If you're thinking about buying a home or refinancing, now is a fantastic time to be looking. Today, January 16, 2026, mortgage rates have seen a significant drop, with the average 30-year fixed mortgage rate now sitting at 6.06%. This is a welcome change from this time last year when rates were hovering over 7%, marking a substantial decrease of 98 basis points. This downward trend has already sent a positive ripple through the market, evidenced by a considerable uptick in mortgage applications.
These kinds of drops are what many potential homeowners have been waiting for. It's not just a minor blip; it's a tangible shift that can make a real difference in monthly payments and overall affordability. It’s always smart to shop around for lenders, but the current environment makes that especially rewarding.
Today’s Mortgage Rates, Jan 16: Big Drop Means Huge Savings for Homebuyers
Key Takeaways:
- Rates are significantly lower year-over-year, especially for 30-year fixed mortgages.
- Market activity is up, showing buyer and refinancer confidence.
- Policy decisions and economic outlook are the primary drivers.
- Various loan types offer different benefits and risks, so understand your options.
- Comparing lenders is essential to secure the best possible rate.
Let's dive a bit deeper into these figures, drawing from Freddie Mac's latest weekly data and Zillow's up-to-the-minute information.
According to Freddie Mac, as of the week ending January 15, 2026:
- 30-year fixed mortgage rate: Averaging 6.06%. This is down from 6.16% last week and a stark contrast to the 7.04% average a year ago.
- 15-year fixed mortgage rate: Currently at 5.38%, down from 5.46% last week and significantly lower than 6.27% a year ago.
- 5/1 ARM (Adjustable-Rate Mortgage) for refinance: Coming in at 6.33%.
Zillow provides an even more granular look at current rates, which can vary slightly but offer a valuable snapshot. Keep in mind these are national averages and often rounded.

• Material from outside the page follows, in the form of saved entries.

`config.mk`:
```
export PLATFORM = sky130hd
export DESIGN_NAME = cordic_polar
export DESIGN_NICKNAME = d
export VERILOG_FILES = /design/src/rtl/cordic_pkg.sv /design/src/rtl/cordic_pre.sv /design/src/rtl/cordic_stage.sv /design/src/rtl/cordic_post.sv /design/src/rtl/cordic_polar.sv
export SDC_FILE = /design/constraint.sdc
export NUM_CORES = 2
export LEC_CHECK = 0
export ABC_AREA = 0
export BUFFER_PORTS_ARGS = -buffer_cell sky130_fd_sc_hd__buf_2
export CAP_MARGIN = 25
export CORE_UTILIZATION = 29
export CTS_CLUSTER_DIAMETER = 120
export DETAILED_ROUTE_END_ITERATION = 8
export SETUP_SLACK_MARGIN = 0.4
export SYNTH_ARGS = -nofsm -noshare
export SYNTH_HDL_FRONTEND = slang
export SYNTH_SLANG_ARGS = --single-unit
```
`constraint.sdc`:
```
create_clock -name clk_i -period 5.3 [get_ports clk_i]
set_input_delay 0.795 -clock clk_i [delete_from_list [all_inputs] [get_ports clk_i]]
set_output_delay 0.795 -clock clk_i [all_outputs]
set_load 0.01 [all_outputs]
```
`src/rtl/cordic_pkg.sv`:
```
package cordic_pkg;

  // atan(2^-i) scaled so that 2^23 represents pi
  function automatic logic [31:0] atan_pi23(input int i);
    case (i)
      0:  return 32'd2097152;
      1:  return 32'd1238022;
      2:  return 32'd654136;
      3:  return 32'd332050;
      4:  return 32'd166669;
      5:  return 32'd83415;
      6:  return 32'd41718;
      7:  return 32'd20860;
      8:  return 32'd10430;
      9:  return 32'd5215;
      10: return 32'd2608;
      11: return 32'd1304;
      12: return 32'd652;
      13: return 32'd326;
      14: return 32'd163;
      15: return 32'd81;
      16: return 32'd41;
      17: return 32'd20;
      18: return 32'd10;
      19: return 32'd5;
      20: return 32'd3;
      21: return 32'd1;
      22: return 32'd1;
      default: return 32'd0;
    endcase
  endfunction

  // rescale table entry to an accumulator where 2^(zw-1) represents pi
  function automatic logic [31:0] atan_step(input int i, input int zw);
    logic [31:0] v;
    v = atan_pi23(i);
    if (zw - 1 <= 23) return v >> (23 - (zw - 1));
    else              return v << ((zw - 1) - 23);
  endfunction

endpackage

```
`src/rtl/cordic_pre.sv`:
```
module cordic_pre #(
  parameter int DATA_W = 16,
  parameter int FG_W   = 8,
  parameter int W      = 26
) (
  input  logic                     clk_i,
  input  logic                     rst_ni,
  input  logic                     valid_i,
  input  logic [DATA_W-1:0]        x_i,
  input  logic [DATA_W-1:0]        y_i,
  output logic                     vld_o,
  output logic                     half_o,
  output logic signed [W-1:0]      x_o,
  output logic signed [W-1:0]      y_o
);
  localparam int EXT_W = W - DATA_W - FG_W;

  logic signed [W-1:0] x_ext, y_ext;
  logic                neg_x;

  assign x_ext = {{EXT_W{x_i[DATA_W-1]}}, x_i, {FG_W{1'b0}}};
  assign y_ext = {{EXT_W{y_i[DATA_W-1]}}, y_i, {FG_W{1'b0}}};
  assign neg_x = x_i[DATA_W-1];

  // mirror left half-plane through the origin
  always_ff @(posedge clk_i or negedge rst_ni) begin
    if (!rst_ni) begin
      vld_o  <= 1'b0;
      half_o <= 1'b0;
      x_o    <= '0;
      y_o    <= '0;
    end else begin
      vld_o  <= valid_i;
      half_o <= neg_x;
      x_o    <= neg_x ? -x_ext : x_ext;
      y_o    <= neg_x ? -y_ext : y_ext;
    end
  end

  AST_FOLD_RIGHT: assert property (@(posedge clk_i) disable iff (!rst_ni)
    vld_o |-> !x_o[W-1]);
  AST_ZERO_PASS: assert property (@(posedge clk_i) disable iff (!rst_ni)
    (valid_i && x_i == '0 && y_i == '0) |=> (x_o == '0 && y_o == '0));

endmodule

```
`src/rtl/cordic_stage.sv`:
```
module cordic_stage #(
  parameter int W     = 26,
  parameter int ZW    = 24,
  parameter int SHIFT = 0
) (
  input  logic                 clk_i,
  input  logic                 rst_ni,
  input  logic                 vld_i,
  input  logic                 half_i,
  input  logic signed [W-1:0]  x_i,
  input  logic signed [W-1:0]  y_i,
  input  logic signed [ZW-1:0] z_i,
  output logic                 vld_o,
  output logic                 half_o,
  output logic signed [W-1:0]  x_o,
  output logic signed [W-1:0]  y_o,
  output logic signed [ZW-1:0] z_o
);
  localparam logic signed [ZW-1:0] STEP = ZW'(cordic_pkg::atan_step(SHIFT, ZW));

  logic signed [W-1:0] x_sh, y_sh;
  assign x_sh = x_i >>> SHIFT;
  assign y_sh = y_i >>> SHIFT;

  always_ff @(posedge clk_i or negedge rst_ni) begin
    if (!rst_ni) begin
      vld_o  <= 1'b0;
      half_o <= 1'b0;
      x_o    <= '0;
      y_o    <= '0;
      z_o    <= '0;
    end else begin
      vld_o  <= vld_i;
      half_o <= half_i;
      if (!y_i[W-1]) begin
        x_o <= x_i + y_sh;
        y_o <= y_i - x_sh;
        z_o <= z_i + STEP;
      end else begin
        x_o <= x_i - y_sh;
        y_o <= y_i + x_sh;
        z_o <= z_i - STEP;
      end
    end
  end

  AST_X_NONNEG: assert property (@(posedge clk_i) disable iff (!rst_ni)
    vld_o |-> !x_o[W-1]);

endmodule

```
`src/rtl/cordic_post.sv`:
```
module cordic_post #(
  parameter int W      = 26,
  parameter int ZW     = 24,
  parameter int GUARD  = 4,
  parameter int MAG_W  = 20,
  parameter int ANG_W  = 16
) (
  input  logic                 clk_i,
  input  logic                 rst_ni,
  input  logic                 vld_i,
  input  logic                 half_i,
  input  logic signed [W-1:0]  x_i,
  input  logic signed [ZW-1:0] z_i,
  output logic                 valid_o,
  output logic [MAG_W-1:0]     mag_o,
  output logic [ANG_W-1:0]     ang_o
);
  localparam int               RW      = W - GUARD;
  localparam logic [ZW-1:0]    PI_Z    = {1'b1, {(ZW-1){1'b0}}};
  localparam logic [ZW-1:0]    ANG_RND = ZW'(1) << (ZW - ANG_W - 1);
  localparam logic [W-1:0]     MAG_RND = W'(1) << (GUARD - 1);

  logic [ZW-1:0] z_full, z_rnd;
  logic [W-1:0]  x_rnd;
  logic [RW-1:0] mag_wide;
  logic          ovf;

  // adding pi equals subtracting pi modulo a full turn
  assign z_full   = half_i ? (z_i + PI_Z) : z_i;
  assign z_rnd    = z_full + ANG_RND;
  assign x_rnd    = x_i + MAG_RND;
  assign mag_wide = x_rnd[W-1:GUARD];
  assign ovf      = |mag_wide[RW-1:MAG_W];

  always_ff @(posedge clk_i or negedge rst_ni) begin
    if (!rst_ni) begin
      valid_o <= 1'b0;
      mag_o   <= '0;
      ang_o   <= '0;
    end else begin
      valid_o <= vld_i;
      mag_o   <= ovf ? {MAG_W{1'b1}} : mag_wide[MAG_W-1:0];
      ang_o   <= z_rnd[ZW-1 -: ANG_W];
    end
  end

  AST_VALID_FOLLOWS: assert property (@(posedge clk_i) disable iff (!rst_ni)
    vld_i |=> valid_o);

endmodule

```
`src/rtl/cordic_polar.sv`:
```
module cordic_polar #(
  parameter int DATA_W = 16,
  parameter int FRAC_W = 4,
  parameter int GUARD  = 4,
  parameter int STAGES = 16,
  parameter int ANG_W  = 16
) (
  input  logic                      clk_i,
  input  logic                      rst_ni,
  input  logic                      valid_i,
  input  logic [DATA_W-1:0]         x_i,
  input  logic [DATA_W-1:0]         y_i,
  output logic                      valid_o,
  output logic [DATA_W+FRAC_W-1:0]  mag_o,
  output logic [ANG_W-1:0]          ang_o
);
  localparam int FG_W  = FRAC_W + GUARD;
  localparam int W     = DATA_W + 2 + FG_W;
  localparam int ZW    = ANG_W + 8;
  localparam int MAG_W = DATA_W + FRAC_W;
  localparam int LAT   = STAGES + 2;
  localparam int CW    = $clog2(LAT + 2) + 1;

  logic                 vld_s  [STAGES+1];
  logic                 half_s [STAGES+1];
  logic signed [W-1:0]  x_s    [STAGES+1];
  logic signed [W-1:0]  y_s    [STAGES+1];
  logic signed [ZW-1:0] z_s    [STAGES+1];

  cordic_pre #(.DATA_W(DATA_W), .FG_W(FG_W), .W(W)) u_pre (
    .clk_i (clk_i), .rst_ni(rst_ni), .valid_i(valid_i),
    .x_i   (x_i),   .y_i   (y_i),
    .vld_o (vld_s[0]), .half_o(half_s[0]), .x_o(x_s[0]), .y_o(y_s[0])
  );
  assign z_s[0] = '0;

  for (genvar g = 0; g < STAGES; g++) begin : g_stage
    cordic_stage #(.W(W), .ZW(ZW), .SHIFT(g)) u_stage (
      .clk_i (clk_i),      .rst_ni(rst_ni),
      .vld_i (vld_s[g]),   .half_i(half_s[g]),
      .x_i   (x_s[g]),     .y_i   (y_s[g]),   .z_i(z_s[g]),
      .vld_o (vld_s[g+1]), .half_o(half_s[g+1]),
      .x_o   (x_s[g+1]),   .y_o   (y_s[g+1]), .z_o(z_s[g+1])
    );
  end

  cordic_post #(.W(W), .ZW(ZW), .GUARD(GUARD), .MAG_W(MAG_W), .ANG_W(ANG_W)) u_post (
    .clk_i  (clk_i),          .rst_ni(rst_ni),
    .vld_i  (vld_s[STAGES]),  .half_i(half_s[STAGES]),
    .x_i    (x_s[STAGES]),    .z_i   (z_s[STAGES]),
    .valid_o(valid_o),        .mag_o (mag_o), .ang_o(ang_o)
  );

  // checker state: cycles since the last accepted sample, saturating
  logic [CW-1:0] idle_cnt;
  always_ff @(posedge clk_i or negedge rst_ni) begin
    if (!rst_ni)                     idle_cnt <= CW'(LAT + 1);
    else if (valid_i)                idle_cnt <= '0;
    else if (idle_cnt < CW'(LAT + 1)) idle_cnt <= idle_cnt + 1'b1;
  end

  AST_IDLE_QUIET: assert property (@(posedge clk_i) disable iff (!rst_ni)
    (idle_cnt > CW'(LAT)) |-> !valid_o);
  AST_TABLE_FITS: assert property (@(posedge clk_i) disable iff (!rst_ni)
    valid_i |-> (STAGES <= 23));

endmodule

```
# Word level (Yosys, flattened, before mapping)
# Cells that the tools add are included.
# Widths: inputs -> output; s select.
op_classes:
  addsub: 96
  muxes: 51
  n_reduce_logical: 1
ops:
  columns: ["op", "n"]
  rows:
  - ["$mux 26", 33]
  - ["$mux 24", 17]
  - ["$add 26x12->26", 2]
  - ["$add 26x13->26", 2]
  - ["$add 26x14->26", 2]
  - ["$add 26x15->26", 2]
  - ["$add 26x16->26", 2]
  - ["$add 26x17->26", 2]
  - ["$add 26x18->26", 2]
  - ["$add 26x19->26", 2]
  - ["$add 26x20->26", 2]
  - ["$add 26x21->26", 2]
  - ["$add 26x22->26", 2]
  - ["$add 26x23->26", 2]
  - ["$add 26x24->26", 2]
  - ["$add 26x25->26", 2]
  - ["$neg 24->26", 2]
  - ["$sub 26x12->26", 2]
  - ["$sub 26x13->26", 2]
  - ["$sub 26x14->26", 2]
  - ["$sub 26x15->26", 2]
  - ["$sub 26x16->26", 2]
  - ["$sub 26x17->26", 2]
  - ["$sub 26x18->26", 2]
  - ["45 further kinds", 54]
totals:
  wordCells: 234
  reg_bits: 1313
  out_inout_bits: 37

# Depth between registers and ports, before layout
depth:
  depth_word: 3
  mapped_depth: 18

# Cells and area by module
# From an unflattened synthesis, not the netlist that was laid out.
hier_totals:
  hier_cells: 12021
  hier_area_um2: 106614.8
by_module_without_submodules:
  columns: ["mod", "cells_per_inst", "instances", "seq_area_each_um2", "area_each_um2"]
  rows:
  - ["cordic_stage at g_stage[3].u_stage", 818, 1, 1951.9, 6905.4]
  - ["cordic_stage at g_stage[5].u_stage", 770, 1, 1951.9, 6762.7]
  - ["cordic_stage at g_stage[4].u_stage", 762, 1, 1951.9, 6660.1]
  - ["cordic_stage at g_stage[6].u_stage", 754, 1, 1951.9, 6593.8]
  - ["cordic_stage at g_stage[1].u_stage", 764, 1, 1951.9, 6592.6]
  - ["cordic_stage at g_stage[14].u_stage", 730, 1, 1951.9, 6531.3]
  - ["cordic_stage at g_stage[0].u_stage", 767, 1, 1926.8, 6502.5]
  - ["cordic_stage at g_stage[2].u_stage", 719, 1, 1951.9, 6388.6]
  - ["cordic_stage at g_stage[7].u_stage", 721, 1, 1951.9, 6357.3]
  - ["cordic_stage at g_stage[10].u_stage", 727, 1, 1951.9, 6338.6]
  - ["cordic_stage at g_stage[15].u_stage", 711, 1, 1951.9, 6334.8]
  - ["cordic_stage at g_stage[8].u_stage", 721, 1, 1951.9, 6331.1]
  - ["cordic_stage at g_stage[12].u_stage", 695, 1, 1951.9, 6224.7]
  - ["cordic_stage at g_stage[9].u_stage", 679, 1, 1951.9, 6182.2]
  - ["5 more rows", null, null, null, null]

# Worst setup path before layout
# Ideal clock, no wire load.
synth_timing:
  kind: "register to register"
  from: "register g_stage[8].u_stage.y_o[25]"
  to: "register g_stage[9].u_stage.x_o[24]"
  synth_period_minus_slack_ps: 4047
  setup_time_ps: 138
  path_buffers: 2
  required_ps: 5162
  slack_ps: 1253
  path_stages_with_launch: 15
  arrival_ps: 3909
  path_cell_list: "dfrtp_1 -> clkbuf_1 -> buf_1 -> mux2i_1 -> inv_1 -> fa_1 -> nand2b_1 -> a21boi_0 -> a311oi_1 -> a211o_1 -> a31o_2 -> o21ai_2 -> a21oi_1 -> o2111ai_1 -> or4b_1"
synth_between:
  elab_chain_cells: 2
synth_rtl:
  columns: ["element", "line_no", "rtl"]
  rows:
  - ["from (decl)", "cordic_stage.sv:16", "output logic signed [W-1:0] y_o,"]
  - ["from (signal assigned)", "cordic_stage.sv:37", "y_o <= y_i - x_sh;"]
  - ["from (signal assigned)", "cordic_stage.sv:41", "y_o <= y_i + x_sh;"]
  - ["$add 26x17->26 or $sub 26x17->26 (tied branches)", "cordic_stage.sv:36, cordic_stage.sv:40", null]
  - ["$mux 26 (*)", "cordic_stage.sv:35", "if (!y_i[W-1]) begin"]
  - ["to (signal assigned)", "cordic_stage.sv:36", "x_o <= x_i + y_sh;"]
  - ["to (signal assigned)", "cordic_stage.sv:40", "x_o <= x_i - y_sh;"]
  - ["to (decl)", "cordic_stage.sv:15", "output logic signed [W-1:0] x_o,"]
# Mark *: on every way between the ends. The rest lies on a longest branch, timed or not.

# Worst setup path after layout
layout_timing:
  from: "register g_stage[8].u_stage.x_o[11]"
  to: "register g_stage[9].u_stage.y_o[24]"
layout_between:
  elab_chain_cells: 2
layout_rtl:
  columns: ["element", "line_no"]
  rows:
  - ["from (decl)", "cordic_stage.sv:15"]
  - ["from (signal assigned)", "cordic_stage.sv:36"]
  - ["from (signal assigned)", "cordic_stage.sv:40"]
  - ["$sub 26x17->26 or $add 26x17->26 (tied branches)", "cordic_stage.sv:37, cordic_stage.sv:41"]
  - ["$mux 26 (*)", "cordic_stage.sv:35"]
  - ["to (signal assigned)", "cordic_stage.sv:37"]
  - ["to (signal assigned)", "cordic_stage.sv:41"]
  - ["to (decl)", "cordic_stage.sv:16"]
# Marked as above.

==> flow_summary_export.csv <==
group,metric,value,unit
clocking,cts_buffers,142,
detailed_routing,via_per_inst,4.94,
sta,slew_viol_final,0,
logic_synthesis,yosys_register_bits,1180,
final_layout,area_delta_synth_final,11.3,%
run_status,run_status,"completed",
logic_synthesis,yosysWarnings,0,
min_path,hp-class,"in -> reg",
sta,tightest_slew,983,ps
floorplan,die_width,556,um
logic_synthesis,synthDistinctLibCells,87,
global_route,grt_max_degree,169,
floorplan,core,304000,um^2
final_layout,fin_nets,11000,
worst_setup_path,crit_fanout,5,
logic_synthesis,synth-edff-count,0,
sta,max-slew-margin-rel,34.0,%
sta,final.min_clock_period,4520,ps
logic_synthesis,async_reset_ff_share,100,%
place,dp_cells,13800,
worst_setup_path,required,5920,ps
clocking,clockBufferDepth,4,
detailed_routing,drtIter0Drc,3994,
clocking,insertion_delay,790,ps
place,numPortBuffers,71,
job,cap_violations,0,
detailed_routing,drt-total-wl,218000,um
global_route,antenna_found_initial,2,
detailed_routing,ant_nets,0,
final_layout,multi_input_comb_area,57000,um^2
final_layout,n_fill_cell,31500,
floorplan,start_util,29.3,%
global_route,grt_pass1_wl,353000,um
final_layout,final_cell_mix,"dfrtp_1 (1174), ha_1 (1064), nor2_1 (909)",
worst_setup_path,crit_top_cell,"nor2_1",
detailed_routing,detail_route.first_pass.iterations,6,
floorplan,row_count,202,
worst_setup_path,critPathSlowestCell,"nor4b_1",
worst_setup_path,crit_type,"reg -> reg",
clocking,clk_transition_reported_paths,60,ps
final_layout,final_cell_area,99000,um^2
worst_setup_path,max_stage_delay,790,ps
floorplan,io_pins,72,
sta,setup_violations,0,
logic_synthesis,synth_seq_area_share,33.2,%
sta,final_hold_viol_count,0,
final_layout,seqCellArea,29500,um^2
detailed_routing,vias,69400,
logic_synthesis,ys.flop_type,"dfrtp_1",
clocking,cts.htree.levels,4,
final_layout,final_common_cell,"dfrtp_1",
sta,tns,0,ps
clocking,root_buffer,"clkbuf_16",
clocking,cts_tree,"built",
worst_setup_path,end_kind,"register",
clocking,clock-sinks,1180,
logic_synthesis,synthesis.area,88900,um^2
detailed_routing,post-route-drc-count,0,
logic_synthesis,avgSynthCellArea,9.12,um^2
place,dpl.hpwl,173000,um
place,gp_congestion,0.908,
detailed_routing,avgRoutedWirePerCell,15.5,um
worst_setup_path,path_cells,"nor2_1, nor4b_1, nor2_1, xnor2_1, ha_1, o21a_1, o2111ai_1, nand2b_1, a311oi_1, a41o_1, o41ai_1, o2111a_1, o21bai_1, xor2_1",
global_route,grt_usage,13.8,%
sta,fin_crit_sh,85.3,%
final_layout,layout-drive-gt1-share,4.70,%
final_layout,instances_no_fill,14100,
worst_setup_path,cp.arrival,5140,ps
sta,finalClockSkew,58.3,ps
worst_setup_path,critPathLaunchType,"register",
global_route,grt.overflow.total,0,
floorplan,die_h,556,um
place,place_area,94400,um^2
global_route,grt_pass1_vias,67400,
sta,rsz0062_at_grt,"false",
logic_synthesis,syn_inst,9752,
floorplan,dieArea,309000,um^2
sta,clock.fmax,221,MHz
## final timing paths
kind / from / slack, ps / cells after the start / end
worst max register to register: g_stage[8].u_stage.x_o[11]$_DFF_PN0_ / 780 / 14 / g_stage[9].u_stage.y_o[24]$_DFF_PN0_
min in group asynchronous: rst_ni / 550 / 2 / u_post.ang_o[15]$_DFF_PN0_
worst max-delay path: g_stage[8].u_stage.x_o[11]$_DFF_PN0_ / 780 / 14 / g_stage[9].u_stage.y_o[24]$_DFF_PN0_
worst min register to register: g_stage[11].u_stage.z_o[0]$_DFF_PN0_ / 330 / 0 / g_stage[12].u_stage.z_o[0]$_DFF_PN0_
max in group asynchronous: rst_ni / 3330 / 3 / g_stage[2].u_stage.y_o[25]$_DFF_PN0_
worst min-delay path: valid_i / 170 / 1 / u_pre.vld_o$_DFF_PN0_
## timing repair
action	4_1_cts	5_1_grt
hold endpoints to repair	42	0
setup buffers	0	0
resized for setup	0	1
hold buffers	1	0
endpoints found under the setup margin	0	1
## sequential cells by signal (all words and copies together), names as in the netlist
signal	cells
u_post.ang_o	16
g_stage.u_stage.vld_o	16
g_stage.u_stage.x_o	387
g_stage.u_stage.half_o	16
u_pre.vld_o	1
u_pre.x_o	18
g_stage.u_stage.y_o	353
u_post.valid_o	1
u_pre.half_o	1
g_stage.u_stage.z_o	333
u_pre.y_o	18
u_post.mag_o	20
## synthesized netlist by cell type, drive strengths merged, types with 41 or more instances
master,count,area (um^2)
nor3,331,1660
xor2,465,4070
nor2,909,3410
o31ai,53,398
xnor2,892,7810
inv,488,1830
nand2,526,1970
dfrtp,1180,29500
o21ai,399,2000
nand4,73,457
nor2b,182,1150
a31oi,125,782
o21bai,129,968
fa,41,821
o21a,140,1050
and3,141,882
a211oi,74,561
clkbuf,114,429
a21o,328,2460
and2,67,419
ha,1064,13300
nor4,68,425
or3,79,494
o211ai,61,458
nand3,188,941
nand2b,112,701
a21oi,881,4410
## logic make-up (layout without fill, tap and decap cells)
group,Yosys count,count (layout),share of synthesized area [%]
simple gates,2824,2824,15.4
buf+inv,643,863,2.72
compound gates,2571,2571,18.6
fa+ha+maj,1105,1105,15.9
mux,70,70,0.840
flops,1180,1180,33.2
other cells,2,5,0.00845
xor+xnor,1357,1357,13.4
## per-stage QoR
| stage | util (%) | setup slack [ps] | hold slack (ps) |
|---|---|---|---|
| final | 32.6 | 781 | 172 |
| after global placement | 31.1 | 888 | 332 |
| after detailed placement | 31.1 | 882 | 335 |
| after CTS | 32.6 | 838 | 104 |
| after global routing | 32.6 | 432 | 112 |
| after floorplan | - | 1250 | 331 |
## area by class of cell
| cell class | count | area share [%] |
|---|---|---|
| clock inverters | 50 | 0.576 |
| diodes | 2 | 0.00506 |
| clock buffers | 191 | 4.07 |
| well taps | 4080 | 5.16 |
| multi-input cells | 7930 | 57.6 |
| repair buffers | 133 | 0.923 |
| inverters | 489 | 1.85 |
| flip-flops and latches | 1180 | 29.8 |
## worst max-delay path: cells and delay by family, from the launching register on
kind,cells,cell delay (ps)
xor+xnor,2,370
simple gates,4,1290
flops,1,450
compound gates,7,1940
fa+ha+maj,1,300
## metal layers
| layer | vias to the layer above | wire length [um] | global-route usage [%] |
|---|---|---|---|
| li1 | 35100 | - | - |
| met1 | 32700 | 96300 | 17.1 |
| met2 | 1160 | 107000 | 24.7 |
| met3 | 359 | 7740 | 1.72 |
| met4 | 0 | 6910 | 4.59 |
| met5 | - | 0 | 0 |
Power is not shown: default switching activity piles up to over one toggle a cycle in this logic, so the estimate is an artifact.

Current Mortgage Rates (Purchase):
| Loan Type | Average Rate |
|---|---|
| 30-year fixed | 5.86% |
| 20-year fixed | 5.82% |
| 15-year fixed | 5.33% |
| 5/1 ARM | 6.11% |
| 7/1 ARM | 6.14% |
| 30-year VA | 5.46% |
| 15-year VA | 5.09% |
| 5/1 VA | 5.16% |
Current Mortgage Refinance Rates:
| Loan Type | Average Rate |
|---|---|
| 30-year fixed | 6.05% |
| 20-year fixed | 5.92% |
| 15-year fixed | 5.47% |
| 5/1 ARM | 6.39% |
| 7/1 ARM | 6.29% |
| 30-year VA | 5.41% |
| 15-year VA | 5.08% |
| 5/1 VA | 5.12% |
| 30-year FHA | 5.83% |
Why the Drop? Unpacking the Influences
It's not by accident that we're seeing these lower rates. Several factors are at play. A significant driver was President Trump's recent announcement that Fannie Mae and Freddie Mac would buy an additional $200 billion in mortgage-backed securities. This move is designed to inject liquidity into the market and, crucially, help lower interest rates. When these government-sponsored enterprises buy more mortgage-backed securities, it increases demand for them, which in turn tends to push down the yields investors receive – and those yields are closely tied to mortgage rates.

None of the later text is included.